• [ASSIGNMENT]:
Output only the lines below from the one containing "assign e8[gi] = w7[6:4] == gi;" to the one containing "For scale: roughly", exactly as written, both ends kept.

Collected data entries:
========

What follows belongs to an exercise in optimizing a design on an open flow for small area and a short achievable clock period; a production flow would make more cautious choices.
In this exercise RTL edits were held to simulation tests only and were not proved equivalent to the original.

## alpha
==> flow/design.v (excerpt) <==
module DIv (clock, rst, numerator, denom, div);
  input clock, rst;
  input [63:0] numerator, denom;
  output [63:0] div;
  reg  [63:0] x;
  reg  [5:0]  n;
  genvar gi;
  integer k;
  wire [15:0] nz, hi, ln;
  generate for (gi = 0; gi < 16; gi = gi + 1) begin : g_nz
    assign nz[gi] = |denom[4*gi+3:4*gi];
    if (gi == 15) begin : g_top
      assign hi[gi] = 1'b0;
    end else begin : g_low
      assign hi[gi] = |nz[15:gi+1];
    end
    assign ln[gi] = nz[gi] & ~hi[gi];
  end endgenerate
  wire [71:0] dp = {denom, 8'd0};
  reg [11:0] win;
  reg [3:0] hn;       
  always @(*) begin
    win = 12'd0; hn = 4'd0;
    for (k = 0; k < 16; k = k + 1) begin
      win = win | (dp[4*k +: 12] & {12{ln[k]}});
      hn = hn | ((4'd15 - k[3:0]) & {4{ln[k]}});
    end
  end
  wire c = ~denom[63];
  wire [1:0] lq = win[11] ? 2'd0 : win[10] ? 2'd1 : win[9] ? 2'd2 : 2'd3;
  wire [6:0] w7 = win[11] ? win[10:4] : win[10] ? win[9:3] : win[9] ? win[8:2] : win[7:1];
  wire [15:0] e16;
  wire [7:0] e8;
  generate for (gi = 0; gi < 16; gi = gi + 1) begin : g_e16
    assign e16[gi] = w7[3:0] == gi;
  end endgenerate
  generate for (gi = 0; gi < 8; gi = gi + 1) begin : g_e8
    assign e8[gi] = w7[6:4] == gi;
  end endgenerate
  wire cy = c & (&w7[3:0]);
  wire [15:0] al = c ? {e16[14:0], e16[15]} : e16;
  wire [8:0] ahx = cy ? {e8, 1'b0} : {1'b0, e8};
  wire t3_g0_0 = numerator[1] & numerator[0];
  wire t3_p0_0 = numerator[1] ^ numerator[0];
  wire t3_g0_1 = numerator[2] & numerator[1];
  wire t3_p0_1 = numerator[2] ^ numerator[1];
  wire t3_g0_2 = numerator[3] & numerator[2];
  wire t3_p0_2 = numerator[3] ^ numerator[2];
  wire t3_g0_3 = numerator[4] & numerator[3];
  wire t3_p0_3 = numerator[4] ^ numerator[3];
  wire t3_g0_4 = numerator[5] & numerator[4];
  wire t3_p0_4 = numerator[5] ^ numerator[4];
  wire t3_g0_5 = numerator[6] & numerator[5];
  wire t3_p0_5 = numerator[6] ^ numerator[5];
  wire t3_g0_6 = numerator[7] & numerator[6];
  wire t3_p0_6 = numerator[7] ^ numerator[6];
  wire t3_g0_7 = numerator[8] & numerator[7];
  wire t3_p0_7 = numerator[8] ^ numerator[7];
  wire t3_g0_8 = numerator[9] & numerator[8];
  wire t3_p0_8 = numerator[9] ^ numerator[8];
  wire t3_g0_9 = numerator[10] & numerator[9];
  wire t3_p0_9 = numerator[10] ^ numerator[9];
  wire t3_g0_10 = numerator[11] & numerator[10];
  wire t3_p0_10 = numerator[11] ^ numerator[10];
  ...
For scale: roughly 370 flip-flops, ~190 I/O pins.
Settings: LEC_CHECK=0, CAP_MARGIN=20, CELL_PAD_IN_SITES_DETAIL_PLACEMENT=1, CELL_PAD_IN_SITES_GLOBAL_PLACEMENT=1, CORE_MARGIN=2, CORE_UTILIZATION=40, PLACE_DENSITY=0.45, SETUP_SLACK_MARGIN=5, SLEW_MARGIN=20, SYNTH_HIERARCHICAL=1, SYNTH_MEMORY_MAX_BITS=32768, TNS_END_PERCENT=5; clock period 12.5 ns.
run.sh (not shown) runs the stock make flow with config.mk's settings and CLKGATE_MAP_FILE= SYNTH_SCRIPT=/design/flow/synth_recipe.tcl, a recipe that flattens the netlist after the stock synthesis.
Edits applied to the flow inputs when going from alpha to beta:
==> flow/flow/run.sh (new file) <==
#!/bin/bash
set -euo pipefail
MARGIN=$(cat flow/margin.txt)
sed -E "s/SETUP_SLACK_MARGIN=[^ ]*/SETUP_SLACK_MARGIN=${MARGIN}/" standard.sh > standard_margin.sh
grep -q "SETUP_SLACK_MARGIN=${MARGIN}" standard_margin.sh
bash standard_margin.sh > standard_margin.log 2>&1
==> flow/flow/margin.txt (new file) <==
7
==> flow/standard.sh (new file) <==
#!/bin/bash
# synth_recipe.tcl (not shown) runs the flow's synth.tcl, then flattens the netlist and writes it again
# the make line also repeats each setting of config.mk as NAME=value (left out here)
make -C /OpenROAD-flow-scripts/flow DESIGN_CONFIG=/design/flow/config.mk WORK_HOME=/design/flow/orfs CLKGATE_MAP_FILE= SYNTH_SCRIPT=/design/flow/synth_recipe.tcl "${@:-finish}"
removed: flow/run.sh
Results
- beta vs alpha: post-route worst setup slack up
- beta: detailed-route via count about 2.6% above alpha
- On cell count of the worst reg-to-reg path: beta sits above alpha.
- NOTE: average wire per cell in the routed design in beta exceeds that of alpha
- Going from alpha to beta, area of all placed cells without fillers shows an increase of 3000 um^2; global-route wire length before repair shows an increase of about 3.3%.
- beta | stages: all done | timing, DRC, antenna: all pass

---

== the baseline ==
Another version of the RTL of DIv (not shown whole).
Size in the first run: about 4300 cells after synthesis, ~370 flip-flops, about 46000 um^2 of cells after synthesis.
Design DIv, start of the top module:
module DIv (clock, rst, numerator, denom, div);
  input clock, rst;
  input [63:0] numerator, denom;
  output [63:0] div;
  reg  [63:0] x;
  reg  [5:0]  n;
  genvar gi;
  integer k;
  wire [15:0] nz, hi, ln;
  generate for (gi = 0; gi < 16; gi = gi + 1) begin : g_nz
    assign nz[gi] = |denom[4*gi+3:4*gi];
    if (gi == 15) begin : g_top
      assign hi[gi] = 1'b0;
    end else begin : g_low
      assign hi[gi] = |nz[15:gi+1];
    end
    assign ln[gi] = nz[gi] & ~hi[gi];
  end endgenerate
  wire [71:0] dp = {denom, 8'd0};
  reg [11:0] win;
  reg [3:0] hn;       
  always @(*) begin
    win = 12'd0; hn = 4'd0;
    for (k = 0; k < 16; k = k + 1) begin
      win = win | (dp[4*k +: 12] & {12{ln[k]}});
      hn = hn | ((4'd15 - k[3:0]) & {4{ln[k]}});
    end
  end
  wire c = ~denom[63];
  wire [1:0] lq = win[11] ? 2'd0 : win[10] ? 2'd1 : win[9] ? 2'd2 : 2'd3;
  wire [6:0] w7 = win[11] ? win[10:4] : win[10] ? win[9:3] : win[9] ? win[8:2] : win[7:1];
  wire [15:0] e16;
  wire [7:0] e8;
  generate for (gi = 0; gi < 16; gi = gi + 1) begin : g_e16
    assign e16[gi] = w7[3:0] == gi;
  end endgenerate
  ...
Settings: LEC_CHECK=0, CAP_MARGIN=20, CELL_PAD_IN_SITES_DETAIL_PLACEMENT=1, CELL_PAD_IN_SITES_GLOBAL_PLACEMENT=1, CORE_MARGIN=2, CORE_UTILIZATION=40, PLACE_DENSITY=0.45, SETUP_SLACK_MARGIN=5, SLEW_MARGIN=20, SYNTH_HIERARCHICAL=1, SYNTH_MEMORY_MAX_BITS=32768, TNS_END_PERCENT=5; clock period 12.5 ns.
standard.sh (not shown) runs the stock make flow with config.mk's settings and CLKGATE_MAP_FILE= SYNTH_SCRIPT=/design/flow/synth_recipe.tcl, a recipe that flattens the netlist after the stock synthesis.
==> flow/flow/run.sh <==
#!/bin/bash
set -euo pipefail
MARGIN=$(cat flow/margin.txt)
sed -E "s/SETUP_SLACK_MARGIN=[^ ]*/SETUP_SLACK_MARGIN=${MARGIN}/" standard.sh > standard_margin.sh
grep -q "SETUP_SLACK_MARGIN=${MARGIN}" standard_margin.sh
bash standard_margin.sh > standard_margin.log 2>&1
==> flow/flow/margin.txt <==
7
The baseline went all the way through synthesis, placement and routing and the layout is clean on timing, DRC and antenna.
Setup changes, the baseline to the candidate
==> flow/flow/margin.txt <==
8
- All of the candidate and the baseline finish clean.
- Comparing the candidate and the baseline, the lower number of antenna violations at the first check in global routing was measured on the baseline.
- Delta (the candidate minus the baseline): global-route wire length before repair down 3500 um; count of buffers added by post-CTS timing repair for setup now larger; compound-cell area share of the yosys netlist ~0 delta; wire length on met2 rose by 0.64%; count of cell instances traversed by the critical path shows a reduction of 2.

==> afterwards: timing with drivers on the ports <==
The results above use ideal ports. As a check the final layouts listed here were re-extracted and re-timed, cells and wires unchanged.
Step 1, drivers: a clkbuf_16 drives clock and a buf_2 each remaining input, both assumed.
Step 2 moves the port delays by t, midway between the first and last clock arrival at a register: inputs arrive t later, outputs are due t later. That takes back most of the time a late clock gives input paths.
Slacks: ideal / step 1 / step 2; pairs: ideal / step 1.
| run | t (ns) | setup slack, ns | worst setup path at the end |
|---|---|---|---|
| alpha | 0.720 | 5.339 / 5.339 / 4.846 | input to register |
| beta | 0.722 | 6.754 / 6.754 / 6.181 | input to register |
| the baseline | 0.731 | 6.597 / 6.597 / 6.203 | input to register |
| the candidate | 0.718 | 6.698 / 6.698 / 6.208 | input to register |
After both steps every run listed still meets setup and hold. The setup slack of beta, which loses most, moves by 0.000 ns with the drivers and by -0.573 ns with both steps.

========

• [ANSWER FOR THE TASK]:
    assign e8[gi] = w7[6:4] == gi;
  end endgenerate
  wire cy = c & (&w7[3:0]);
  wire [15:0] al = c ? {e16[14:0], e16[15]} : e16;
  wire [8:0] ahx = cy ? {e8, 1'b0} : {1'b0, e8};
  wire t3_g0_0 = numerator[1] & numerator[0];
  wire t3_p0_0 = numerator[1] ^ numerator[0];
  wire t3_g0_1 = numerator[2] & numerator[1];
  wire t3_p0_1 = numerator[2] ^ numerator[1];
  wire t3_g0_2 = numerator[3] & numerator[2];
  wire t3_p0_2 = numerator[3] ^ numerator[2];
  wire t3_g0_3 = numerator[4] & numerator[3];
  wire t3_p0_3 = numerator[4] ^ numerator[3];
  wire t3_g0_4 = numerator[5] & numerator[4];
  wire t3_p0_4 = numerator[5] ^ numerator[4];
  wire t3_g0_5 = numerator[6] & numerator[5];
  wire t3_p0_5 = numerator[6] ^ numerator[5];
  wire t3_g0_6 = numerator[7] & numerator[6];
  wire t3_p0_6 = numerator[7] ^ numerator[6];
  wire t3_g0_7 = numerator[8] & numerator[7];
  wire t3_p0_7 = numerator[8] ^ numerator[7];
  wire t3_g0_8 = numerator[9] & numerator[8];
  wire t3_p0_8 = numerator[9] ^ numerator[8];
  wire t3_g0_9 = numerator[10] & numerator[9];
  wire t3_p0_9 = numerator[10] ^ numerator[9];
  wire t3_g0_10 = numerator[11] & numerator[10];
  wire t3_p0_10 = numerator[11] ^ numerator[10];
  ...
For scale: roughly 370 flip-flops, ~190 I/O pins.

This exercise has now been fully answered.